His words send you over the edge, riding out your orgasm against his mouth as he keeps swirling his tongue inside of you. He continues to leave soft kisses against your sensitive clit as you come down from your high.
Once you’ve settled, Jack kisses his way back up your stomach and chest until you’re face to face.
“I can’t believe this is happening,” you admit, still in shock.
“Me neither,” he whispers, brushing a stray hair from your face and tucking it behind your ear.
“I need you inside of me,” you breathe against him, desperate.
“Fuck, okay.”
Jack makes quick work of removing his shirt and sweatpants, then drags your panties down your legs, exposing you fully to the cool air of the room.
He strips himself of his boxers and pumps his length a few times with his hand, adjusting his position so he can line up with your entrance.
He pushes forward, seating himself inside you down to the hilt in one fell swoop. You moan loudly at the feeling of him, how he fills you entirely.
“Oh God, Jack,” you mumble.
“You okay?” he asks, hesitating to move.
“Yes, God, yes. Please move.”
With a grunt he begins working himself in and out of you, setting the pace. The head of his cock keeps hitting that spongy spot deep inside you so hard that it’s making you see stars.
“Fuck, Jack, just like that,” you babble, clawing at his back to stabilize yourself against his frantic thrusts.

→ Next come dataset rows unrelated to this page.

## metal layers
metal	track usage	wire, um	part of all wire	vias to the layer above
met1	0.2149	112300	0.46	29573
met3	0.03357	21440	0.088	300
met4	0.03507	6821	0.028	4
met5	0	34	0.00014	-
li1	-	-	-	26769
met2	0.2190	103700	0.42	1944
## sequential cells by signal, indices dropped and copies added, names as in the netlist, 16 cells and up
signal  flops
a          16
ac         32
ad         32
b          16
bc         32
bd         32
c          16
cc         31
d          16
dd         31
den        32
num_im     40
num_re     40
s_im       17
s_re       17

“Jesus, Kid. You feel so good,” he mumbles into your neck. “I’m not going to last. Where do you want me?”
“Inside, do it inside,” you beg.
Those words alone are enough to make him falter, his pace becoming uneven and sloppy as he releases thick spurts of cum inside of you.
The warmth of his release combined with the feeling of his dick twitching inside of you has you hitting your peak, coming again with a garbled moan.
Exhausted, Jack collapses on top of you, head still nuzzled into your shoulder. The two of you are panting heavily, chests heaving against one another.
After catching his breath and leaving a trail of kisses beneath your ear, Jack lifts his head so he can look at you.
“Still embarrassed about those texts?”